No entanto, o surto expôs as contradições da estrutura monolítica do poder chinês e da manutenção da “estabilidade” a todo o custo. A morte de Li Wenliang, o médico que alertou inicialmente para o novo coronavírus, mas que foi repreendido pela polícia – que o obrigou a assinar um documento no qual denunciava o aviso como um boato “infundado e ilegal” – levou a uma contestação inédita nas redes sociais chinesas.

O tópico #woyaoyanlunziyou (‘eu quero liberdade de expressão’, em chinês) tornou-se imediatamente viral, apesar dos esforços do aparelho de censura chinês para apagar as contas. “Herdeiros de 2000 anos de regime autoritário, ao povo chinês foi feito crer que direitos individuais, incluindo liberdade de expressão, são meros conceitos ocidentais, adotados por algumas elites que vivem nas nuvens, e que não são adequados para a China”, contextualizou Li Chenjian, professor da Universidade de Pequim.

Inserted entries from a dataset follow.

[src/rtl/aes_job_scheduler.sv]
// aes_job_scheduler: shares one AES core between two requesters.
// Round-robin grant, registered core key/plain text, fixed-latency timing,
// last-key cache that skips the key-expansion wait on an unchanged key.
// Optional decrypt self-check enabled by defining AES_SCHED_CHECK_EN.
module aes_job_scheduler #(
    parameter int unsigned CORE_LAT = 11,
    parameter int unsigned KEY_LAT  = 10
) (
    input  logic         clk,
    input  logic         rst,
    input  logic         req0_valid,
    output logic         req0_ready,
    input  logic [127:0] req0_key,
    input  logic [127:0] req0_data,
    input  logic         req1_valid,
    output logic         req1_ready,
    input  logic [127:0] req1_key,
    input  logic [127:0] req1_data,
    output logic [127:0] core_key,
    output logic [127:0] core_plain_text,
    input  logic [127:0] core_cipher_text,
    input  logic [127:0] core_decrypted,
    output logic         out_valid,
    input  logic         out_ready,
    output logic [127:0] out_data,
    output logic         out_id,
    output logic         out_err,
    output logic         busy
);

    typedef enum logic [1:0] {
        ST_IDLE   = 2'd0,
        ST_KEYEXP = 2'd1,
        ST_RUN    = 2'd2,
        ST_DONE   = 2'd3
    } state_e;

    localparam logic [7:0] CORE_LAT_M1 = 8'(CORE_LAT - 1);
    localparam logic [7:0] KEY_LAT_M1  = 8'(KEY_LAT - 1);

    state_e       state_q, state_d;
    logic [7:0]   cnt_q, cnt_d;
    logic [127:0] core_key_q, core_key_d;
    logic [127:0] core_pt_q, core_pt_d;
    logic [127:0] out_data_q, out_data_d;
    logic         out_valid_q, out_valid_d;
    logic         out_id_q, out_id_d;
    logic         rr_ptr_q, rr_ptr_d;
    logic         key_vld_q, key_vld_d;
    logic         busy_q, busy_d;

    logic         any_req_s;
    logic         grant_id_s;
    logic         idle_s;
    logic [127:0] sel_key_s;
    logic [127:0] sel_data_s;
    logic         key_hit_s;

`ifdef AES_SCHED_CHECK_EN
    logic         out_err_q, out_err_d;
`else
    logic         unused_decrypted_s;
`endif

    // Arbitration: lone requester wins, contention resolved by rr_ptr.
    always_comb begin
        any_req_s = req0_valid | req1_valid;
        idle_s    = (state_q == ST_IDLE);
        if (req0_valid && req1_valid) begin
            grant_id_s = rr_ptr_q;
        end else if (req1_valid) begin
            grant_id_s = 1'b1;
        end else begin
            grant_id_s = 1'b0;
        end
        if (grant_id_s) begin
            sel_key_s  = req1_key;
            sel_data_s = req1_data;
        end else begin
            sel_key_s  = req0_key;
            sel_data_s = req0_data;
        end
        key_hit_s = key_vld_q && (sel_key_s == core_key_q);
    end

    assign req0_ready = idle_s & req0_valid & ~grant_id_s;
    assign req1_ready = idle_s & req1_valid &  grant_id_s;

    // Next-state and next-output computation for the job sequencer.
    always_comb begin
        state_d     = state_q;
        cnt_d       = cnt_q;
        core_key_d  = core_key_q;
        core_pt_d   = core_pt_q;
        out_data_d  = out_data_q;
        out_valid_d = out_valid_q;
        out_id_d    = out_id_q;
        rr_ptr_d    = rr_ptr_q;
        key_vld_d   = key_vld_q;
`ifdef AES_SCHED_CHECK_EN
        out_err_d   = out_err_q;
`endif
        case (state_q)
            ST_IDLE: begin
                if (any_req_s) begin
                    core_key_d = sel_key_s;
                    core_pt_d  = sel_data_s;
                    out_id_d   = grant_id_s;
                    rr_ptr_d   = ~grant_id_s;
                    if (key_hit_s) begin
                        state_d = ST_RUN;
                        cnt_d   = CORE_LAT_M1;
                    end else begin
                        state_d   = ST_KEYEXP;
                        cnt_d     = KEY_LAT_M1;
                        key_vld_d = 1'b1;
                    end
                end else begin
                    state_d = ST_IDLE;
                end
            end
            ST_KEYEXP: begin
                if (cnt_q == 8'd0) begin
                    state_d = ST_RUN;
                    cnt_d   = CORE_LAT_M1;
                end else begin
                    cnt_d = cnt_q - 8'd1;
                end
            end
            ST_RUN: begin
                if (cnt_q == 8'd0) begin
                    out_data_d  = core_cipher_text;
                    out_valid_d = 1'b1;
                    state_d     = ST_DONE;
`ifdef AES_SCHED_CHECK_EN
                    out_err_d   = (core_decrypted != core_pt_q);
`endif
                end else begin
                    cnt_d = cnt_q - 8'd1;
                end
            end
            ST_DONE: begin
                if (out_ready) begin
                    out_valid_d = 1'b0;
                    state_d     = ST_IDLE;
`ifdef AES_SCHED_CHECK_EN
                    out_err_d   = 1'b0;
`endif
                end else begin
                    state_d = ST_DONE;
                end
            end
            default: begin
                state_d     = ST_IDLE;
                out_valid_d = 1'b0;
            end
        endcase
        busy_d = (state_d != ST_IDLE);
    end

    // State and output registers; reset drops any job and the key cache.
    always_ff @(posedge clk or posedge rst) begin
        if (rst) begin
            state_q     <= ST_IDLE;
            cnt_q       <= 8'd0;
            core_key_q  <= 128'd0;
            core_pt_q   <= 128'd0;
            out_data_q  <= 128'd0;
            out_valid_q <= 1'b0;
            out_id_q    <= 1'b0;
            rr_ptr_q    <= 1'b0;
            key_vld_q   <= 1'b0;
            busy_q      <= 1'b0;
        end else begin
            state_q     <= state_d;
            cnt_q       <= cnt_d;
            core_key_q  <= core_key_d;
            core_pt_q   <= core_pt_d;
            out_data_q  <= out_data_d;
            out_valid_q <= out_valid_d;
            out_id_q    <= out_id_d;
            rr_ptr_q    <= rr_ptr_d;
            key_vld_q   <= key_vld_d;
            busy_q      <= busy_d;
        end
    end

`ifdef AES_SCHED_CHECK_EN
    // Decrypt-mismatch flag register, travels with out_data.
    always_ff @(posedge clk or posedge rst) begin
        if (rst) begin
            out_err_q <= 1'b0;
        end else begin
            out_err_q <= out_err_d;
        end
    end
    assign out_err = out_err_q;
`else
    assign unused_decrypted_s = ^core_decrypted;
    assign out_err            = 1'b0;
`endif

    assign core_key        = core_key_q;
    assign core_plain_text = core_pt_q;
    assign out_data        = out_data_q;
    assign out_valid       = out_valid_q;
    assign out_id          = out_id_q;
    assign busy            = busy_q;

endmodule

“A primeira dolorosa perceção é que o auto aclamado superior sistema chinês falhou com o público mais uma vez, miseravelmente”, descreveu. “A política de que a estabilidade e a lealdade ao partido e ao seu líder superam tudo corrompe todo o sistema burocrático da China”, reforçou.

Quando Li Wenliang avisou os colegas, o novo coronavírus não tinha ainda sido identificado, mas o médico detetou semelhanças com a pneumonia atípica ou Síndrome Respiratória Aguda Grave (SARS, na sigla inglesa), um coronavírus que abalou a China há quase duas décadas. Em entrevista à revista chinesa Caixin, pouco tempo antes de morrer devido à infeção pelo COVID-19, Li defendeu maior liberdade de expressão no país.

Na entrevista, afirmou: “Acho que uma sociedade saudável não devia ter apenas uma voz”.